How can anyone slaughter a beautiful, defenseless animal for
no reason? I am by no means convinced that
every shotgun pellet that fulfills its purpose results in a meal for a human
being who would otherwise go hungry. And
I'm not naive enough to believe that every bird killed winds up as meat on anyone's table. How many of the shots taken are just for the
hell of it, using living, breathing beings for target practice? How many birds escape immediate death only to
perish slowly and painfully from blood loss or infection? How can anyone knowingly inflict that on
another creature?
These days, it's all the rage to exercise one's rights--most
satisfyingly within close proximity to those that one can inconvenience or
upset with the act. Militant cyclists
clog roads that they cannot navigate safely without monumentally interfering
with automobile traffic--because they have the right. Employers terminate workers for the minutest
infractions, dashing hopes and impoverishing families--because they have the
right. Gun-lovers parade around in pubic
bristling with weapons that frighten and intimidate people--because they have
the right.
In particular, conservative activists have taken up the banner
of "gun rights" as some sort of protest against the "other
side." How lucky for them that they
can publicly and flamboyantly exercise a "right" that by its very
nature threatens those who choose NOT to exercise it, or to regulate the
exercise of it!
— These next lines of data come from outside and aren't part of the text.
### config.mk
export PLATFORM = sky130hd
export DESIGN_NAME = rbe_seq
export DESIGN_NICKNAME = d
export VERILOG_FILES = /design/src/hdl/rbe_pkg.sv /design/src/hdl/rbe_seq.sv
export SDC_FILE = /design/constraint.sdc
export NUM_CORES = 1
export LEC_CHECK = 0
export ABC_AREA = 1
export BUFFER_PORTS_ARGS = -buffer_cell sky130_fd_sc_hd__buf_2
export CELL_PAD_IN_SITES_DETAIL_PLACEMENT = 2
export CELL_PAD_IN_SITES_GLOBAL_PLACEMENT = 2
export CORE_AREA = 4 4 72 74
export CTS_CLUSTER_DIAMETER = 40
export DETAILED_ROUTE_END_ITERATION = 10
export DIE_AREA = 0 0 76 78
export GPL_TIMING_DRIVEN = 0
export MAX_ROUTING_LAYER = met4
export PLACE_DENSITY = 0.76
export SLEW_MARGIN = 20
export SYNTH_ARGS = -nofsm -noshare
export SYNTH_HDL_FRONTEND = slang
export SYNTH_SLANG_ARGS = --single-unit
### constraint.sdc
create_clock -name clk -period 1.89 [get_ports clk]
set_input_delay 0.378 -clock clk [delete_from_list [all_inputs] [get_ports clk]]
set_output_delay 0.378 -clock clk [all_outputs]
set_load 0.02 [all_outputs]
What a feeling of power
it must be, this ability to bully the "other side"...to wave a gun and
watch people cringe, because you have the right.
This "Y'all Queda" that has overrun the Malheur
Wildlife Refuge, armed to the teeth, claiming "peaceful protest"
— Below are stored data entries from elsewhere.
### config.mk
export PLATFORM = sky130hd
export DESIGN_NAME = skyrp_seg_ram
export DESIGN_NICKNAME = d
export VERILOG_FILES = /design/src/rtl/skyrp_seg_ram.sv
export SDC_FILE = /design/constraint.sdc
export NUM_CORES = 2
export LEC_CHECK = 0
export BUFFER_PORTS_ARGS = -buffer_cell sky130_fd_sc_hd__clkbuf_2
export CAP_MARGIN = 15
export CORE_MARGIN = 5
export CORE_UTILIZATION = 65
export CTS_BUF_LIST = sky130_fd_sc_hd__clkbuf_4 sky130_fd_sc_hd__clkbuf_8
export DETAILED_ROUTE_END_ITERATION = 8
export HOLD_SLACK_MARGIN = 0.06
export PLACE_DENSITY_LB_ADDON = 0.2
export SLEW_MARGIN = 20
export SYNTH_ARGS = -nofsm -noshare
export SYNTH_HDL_FRONTEND = slang
export SYNTH_MEMORY_MAX_BITS = 65536
export SYNTH_SLANG_ARGS = --single-unit
### constraint.sdc
create_clock -name clk -period 10.6 [get_ports clk]
set_input_delay 0.53 -clock clk [delete_from_list [all_inputs] [get_ports clk]]
set_output_delay 0.53 -clock clk [all_outputs]
set_load 0.01 [all_outputs]
`config.mk`:
```
export PLATFORM = sky130hd
export DESIGN_NAME = infix_expression_evaluator_flat
export DESIGN_NICKNAME = d
export VERILOG_FILES = /design/src/hw/rtl/iee_pkg.sv /design/src/hw/rtl/iee_if.sv /design/src/hw/rtl/infix_expression_evaluator.sv /design/src/hw/rtl/iee_ram.sv /design/src/hw/rtl/iee_alu.sv /design/src/hw/rtl/iee_dp.sv /design/src/hw/rtl/iee_ctrl.sv /design/src/flat_wrapper.sv
export SDC_FILE = /design/constraint.sdc
export NUM_CORES = 2
export LEC_CHECK = 0
export BUFFER_PORTS_ARGS = -buffer_cell sky130_fd_sc_hd__buf_2
export CORE_MARGIN = 1.5
export CORE_UTILIZATION = 50
export CTS_CLUSTER_SIZE = 25
export DETAILED_ROUTE_END_ITERATION = 10
export PLACE_DENSITY = 0.8
export SLEW_MARGIN = 20
export SYNTH_ARGS = -nofsm -noshare
export SYNTH_HDL_FRONTEND = slang
export SYNTH_SLANG_ARGS = --single-unit
```
`constraint.sdc`:
```
create_clock -name clk -period 5.8 [get_ports clk]
set_input_delay 0.29 -clock clk [delete_from_list [all_inputs] [get_ports clk]]
set_output_delay 0.29 -clock clk [all_outputs]
set_load 0.02 [all_outputs]
```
while threatening death to anyone who would contest their right to unlawfully occupy
federal land... Every crack of gunfire
that assaults my ears brings their images to my mind. It makes me so angry. I hate bullies. Always have.
I just want to...make them go
away. Preferably in a non-violent
manner, but that looks less likely with each passing day.
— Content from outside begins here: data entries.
<file path="src/rtl/core/bss_pkg.sv">
// ----------------------------------------------------------------------------
// bss_pkg
// shared types, widths and codes for the bounded stack with search and remove
// ----------------------------------------------------------------------------
`default_nettype none

package bss_pkg;

  localparam int DEPTH    = 8;
  localparam int KEY_BITS = 64;

  localparam int PTR_W    = (DEPTH > 1) ? $clog2(DEPTH) : 1;
  localparam int CNT_W    = $clog2(DEPTH + 1);
  localparam int KEY_W    = 64;
  localparam int OCC_W    = 4;

  typedef logic [KEY_BITS-1:0] key_t;
  typedef logic [KEY_W-1:0]    field_key_t;
  typedef logic [OCC_W-1:0]    occ_t;
  typedef logic [PTR_W-1:0]    ptr_t;
  typedef logic [CNT_W-1:0]    cnt_t;

  localparam logic [1:0] CMD_PUSH   = 2'd0;
  localparam logic [1:0] CMD_POP    = 2'd1;
  localparam logic [1:0] CMD_SEARCH = 2'd2;
  localparam logic [1:0] CMD_REMOVE = 2'd3;

  localparam logic [1:0] ST_OK       = 2'd0;
  localparam logic [1:0] ST_FULL     = 2'd1;
  localparam logic [1:0] ST_EMPTY    = 2'd2;
  localparam logic [1:0] ST_NOTFOUND = 2'd3;

  typedef struct packed {
    logic [1:0]       cmd;
    logic [KEY_W-1:0] key;
  } in_word_t;

  typedef struct packed {
    logic [1:0]       status;
    logic [KEY_W-1:0] popped_key;
    logic             found;
    logic [KEY_W-1:0] top_key;
    logic [OCC_W-1:0] occupancy;
    logic             is_full;
    logic             is_empty;
  } out_word_t;

  typedef struct packed {
    logic rd_en;
    ptr_t rd_addr;
    logic wr_en;
    ptr_t wr_addr;
    key_t wr_data;
  } mem_ctl_t;

  typedef enum logic [3:0] {
    S_IDLE,
    S_EXEC,
    S_POP_WAIT,
    S_SCAN_RD,
    S_SCAN_CMP,
    S_SHIFT_RD,
    S_SHIFT_WR,
    S_TOP_RD,
    S_TOP_WAIT,
    S_OUT
  } state_t;

endpackage

`default_nettype wire

</file>
<file path="src/rtl/core/bounded_stack_search_remove.sv">
// ----------------------------------------------------------------------------
// bounded_stack_search_remove
// lifo key stack with push, pop, search and order-keeping remove, run by a
// small sequencer over one storage read port and one key comparator
//
//   channel  direction  handshake            word
//   in_      input      in_valid / in_stall  cmd, key
//   out_     output     out_valid / out_stall status, popped_key, found,
//                                            top_key, occupancy, flags
//
// one command at a time; a push writes then reads the new top key, a pop reads
// the popped entry, then the new top; search compares entries from the top down
// remove then moves each entry above the match down through the read port
// any command that leaves the stack empty skips the top-key read
// in_stall is high from accept until the result word is taken
// synchronous active-low reset empties the stack; stored keys are not cleared
// ----------------------------------------------------------------------------
`default_nettype none

module bounded_stack_search_remove (
  input  wire logic                clk,
  input  wire logic                rst_n,
  input  wire logic                in_valid,
  output      logic                in_stall,
  input  wire bss_pkg::in_word_t   in_word,
  output      logic                out_valid,
  input  wire logic                out_stall,
  output      bss_pkg::out_word_t  out_word
);

  bss_pkg::state_t state_r, state_nxt;
  bss_pkg::cnt_t   cnt_r, cnt_nxt;
  bss_pkg::ptr_t   idx_r, idx_nxt;
  logic [1:0]      cmd_r, cmd_nxt;
  bss_pkg::key_t   key_r, key_nxt;
  logic [1:0]      status_r, status_nxt;
  logic            found_r, found_nxt;
  bss_pkg::key_t   popped_r, popped_nxt;
  bss_pkg::key_t   top_r, top_nxt;

  bss_pkg::mem_ctl_t ctl;
  bss_pkg::key_t     rd_data;
  logic              hit;

  logic          accept;
  bss_pkg::cnt_t cnt_m1;
  bss_pkg::cnt_t idx_p1;
  logic          is_full_c;
  logic          is_empty_c;

  assign accept     = in_valid && !in_stall;
  assign cnt_m1     = cnt_r - bss_pkg::CNT_W'(1);
  assign idx_p1     = bss_pkg::CNT_W'(idx_r) + bss_pkg::CNT_W'(1);
  assign is_full_c  = (cnt_r == bss_pkg::CNT_W'(bss_pkg::DEPTH));
  assign is_empty_c = (cnt_r == '0);

  bss_store u_store (
    .clk     (clk),
    .ctl     (ctl),
    .cmp_key (key_r),
    .rd_data (rd_data),
    .hit     (hit)
  );

  // next state
  always_comb begin
    state_nxt = state_r;
    case (state_r)
      bss_pkg::S_IDLE: begin
        if (accept) begin
          state_nxt = bss_pkg::S_EXEC;
        end
      end
      bss_pkg::S_EXEC: begin
        if (cmd_r == bss_pkg::CMD_PUSH) begin
          state_nxt = bss_pkg::S_TOP_RD;
        end else if (is_empty_c) begin
          state_nxt = bss_pkg::S_TOP_RD;
        end else if (cmd_r == bss_pkg::CMD_POP) begin
          state_nxt = bss_pkg::S_POP_WAIT;
        end else begin
          state_nxt = bss_pkg::S_SCAN_RD;
        end
      end
      bss_pkg::S_POP_WAIT: state_nxt = bss_pkg::S_TOP_RD;
      bss_pkg::S_SCAN_RD:  state_nxt = bss_pkg::S_SCAN_CMP;
      bss_pkg::S_SCAN_CMP: begin
        if (hit) begin
          state_nxt = (cmd_r == bss_pkg::CMD_REMOVE) ? bss_pkg::S_SHIFT_RD
                                                     : bss_pkg::S_TOP_RD;
        end else if (idx_r == '0) begin
          state_nxt = bss_pkg::S_TOP_RD;
        end else begin
          state_nxt = bss_pkg::S_SCAN_RD;
        end
      end
      bss_pkg::S_SHIFT_RD: begin
        state_nxt = (idx_p1 < cnt_r) ? bss_pkg::S_SHIFT_WR : bss_pkg::S_TOP_RD;
      end
      bss_pkg::S_SHIFT_WR: state_nxt = bss_pkg::S_SHIFT_RD;
      bss_pkg::S_TOP_RD: begin
        state_nxt = is_empty_c ? bss_pkg::S_OUT : bss_pkg::S_TOP_WAIT;
      end
      bss_pkg::S_TOP_WAIT: state_nxt = bss_pkg::S_OUT;
      bss_pkg::S_OUT: begin
        if (!out_stall) begin
          state_nxt = bss_pkg::S_IDLE;
        end
      end
      default: state_nxt = bss_pkg::S_IDLE;
    endcase
  end

  // storage control and datapath
  always_comb begin
    ctl        = '0;
    cnt_nxt    = cnt_r;
    idx_nxt    = idx_r;
    cmd_nxt    = cmd_r;
    key_nxt    = key_r;
    status_nxt = status_r;
    found_nxt  = found_r;
    popped_nxt = popped_r;
    top_nxt    = top_r;
    case (state_r)
      bss_pkg::S_IDLE: begin
        if (accept) begin
          cmd_nxt    = in_word.cmd;
          key_nxt    = in_word.key[bss_pkg::KEY_BITS-1:0];
          status_nxt = bss_pkg::ST_OK;
          found_nxt  = 1'b0;
          popped_nxt = '0;
        end
      end
      bss_pkg::S_EXEC: begin
        if (cmd_r == bss_pkg::CMD_PUSH) begin
          if (is_full_c) begin
            status_nxt = bss_pkg::ST_FULL;
          end else begin
            ctl.wr_en   = 1'b1;
            ctl.wr_addr = cnt_r[bss_pkg::PTR_W-1:0];
            ctl.wr_data = key_r;
            cnt_nxt     = cnt_r + bss_pkg::CNT_W'(1);
          end
        end else if (is_empty_c) begin
          status_nxt = bss_pkg::ST_EMPTY;
        end else if (cmd_r == bss_pkg::CMD_POP) begin
          ctl.rd_en   = 1'b1;
          ctl.rd_addr = cnt_m1[bss_pkg::PTR_W-1:0];
          cnt_nxt     = cnt_m1;
        end else begin
          idx_nxt = cnt_m1[bss_pkg::PTR_W-1:0];
        end
      end
      bss_pkg::S_POP_WAIT: begin
        popped_nxt = rd_data;
      end
      bss_pkg::S_SCAN_RD: begin
        ctl.rd_en   = 1'b1;
        ctl.rd_addr = idx_r;
      end
      bss_pkg::S_SCAN_CMP: begin
        if (hit) begin
          found_nxt = 1'b1;
        end else if (idx_r == '0) begin
          status_nxt = bss_pkg::ST_NOTFOUND;
        end else begin
          idx_nxt = idx_r - bss_pkg::PTR_W'(1);
        end
      end
      bss_pkg::S_SHIFT_RD: begin
        if (idx_p1 < cnt_r) begin
          ctl.rd_en   = 1'b1;
          ctl.rd_addr = idx_p1[bss_pkg::PTR_W-1:0];
        end else begin
          cnt_nxt = cnt_m1;
        end
      end
      bss_pkg::S_SHIFT_WR: begin
        ctl.wr_en   = 1'b1;
        ctl.wr_addr = idx_r;
        ctl.wr_data = rd_data;
        idx_nxt     = idx_p1[bss_pkg::PTR_W-1:0];
      end
      bss_pkg::S_TOP_RD: begin
        if (is_empty_c) begin
          top_nxt = '0;
        end else begin
          ctl.rd_en   = 1'b1;
          ctl.rd_addr = cnt_m1[bss_pkg::PTR_W-1:0];
        end
      end
      bss_pkg::S_TOP_WAIT: begin
        top_nxt = rd_data;
      end
      bss_pkg::S_OUT: begin
      end
      default: begin
      end
    endcase
  end

  always_ff @(posedge clk) begin
    if (!rst_n) begin
      state_r <= bss_pkg::S_IDLE;
      cnt_r   <= '0;
    end else begin
      state_r <= state_nxt;
      cnt_r   <= cnt_nxt;
    end
  end

  always_ff @(posedge clk) begin
    idx_r    <= idx_nxt;
    cmd_r    <= cmd_nxt;
    key_r    <= key_nxt;
    status_r <= status_nxt;
    found_r  <= found_nxt;
    popped_r <= popped_nxt;
    top_r    <= top_nxt;
  end

  assign in_stall  = (state_r != bss_pkg::S_IDLE);
  assign out_valid = (state_r == bss_pkg::S_OUT);

  always_comb begin
    out_word.status     = status_r;
    out_word.popped_key = bss_pkg::field_key_t'(popped_r);
    out_word.found      = found_r;
    out_word.top_key    = bss_pkg::field_key_t'(top_r);
    out_word.occupancy  = bss_pkg::occ_t'(cnt_r);
    out_word.is_full    = is_full_c;
    out_word.is_empty   = is_empty_c;
  end

endmodule

`default_nettype wire

</file>
<file path="src/rtl/core/bss_store.sv">
// ----------------------------------------------------------------------------
// bss_store
// key storage with one write port, one registered read port and the shared
// key comparator
// ----------------------------------------------------------------------------
`default_nettype none

module bss_store (
  input  wire logic              clk,
  input  wire bss_pkg::mem_ctl_t ctl,
  input  wire bss_pkg::key_t     cmp_key,
  output      bss_pkg::key_t     rd_data,
  output      logic              hit
);

  bss_pkg::key_t mem [bss_pkg::DEPTH];
  bss_pkg::key_t rd_data_r;

  always_ff @(posedge clk) begin
    if (ctl.wr_en) begin
      mem[ctl.wr_addr] <= ctl.wr_data;
    end
  end

  always_ff @(posedge clk) begin
    if (ctl.rd_en) begin
      rd_data_r <= mem[ctl.rd_addr];
    end
  end

  assign rd_data = rd_data_r;
  assign hit     = (rd_data_r == cmp_key);

endmodule

`default_nettype wire

</file>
And I wonder why the federal government sits by and lets
these asshats get away with this bullshit.
I believe in Karma.
But sometimes, it just doesn't move fast enough.
5 years ago, while out for an early morning walk in my very suburban neighborhood, I encountered a Texas tortoise: not a turtle, but a land animal. He was making his way toward the street, and I had no illusions that an SUV would spare him, so I picked him up and took him home and Googled him and learned that the tortoise is a male (long tail, concave stomach) and that really what he needed was a large area to roam around in, with no dogs (they try to pick them up in their mouths, and their teeth can pierce the shell). I have a large, fenced back yard, so I put him out there and he's lived there, thriving, for the past five years. For much of the year, he burrows, but every spring he appears and lumbers up to my patio and somehow (I know this sounds like I'm making it up but I swear it's true) he can get the patio door to vibrate so it gets my attention. Then I bring him leaf lettuce and blueberries or other fresh fruit, which he wolfs down. He can eat a mound of lettuce the size of his body, and then he poops all over the patio and it looks like I own a 20 pound dog. :) By July, he's usually burrowed in somewhere and I won't see him again until next year, but today we had a thunderstorm and to my surprise, I saw Mortise the Tortoise making his way rapidly across the back yard, looking for something: I don't know what. So I talked to him and picked him up and brought him to the patio and gave him dinner, which he wolfed down as usual. It's Saturday night in Dallas and I spent a happy 30 minutes watching a tortoise eat his unexpected dinner. I enjoyed that so much. I don't know how anyone can shoot an animal.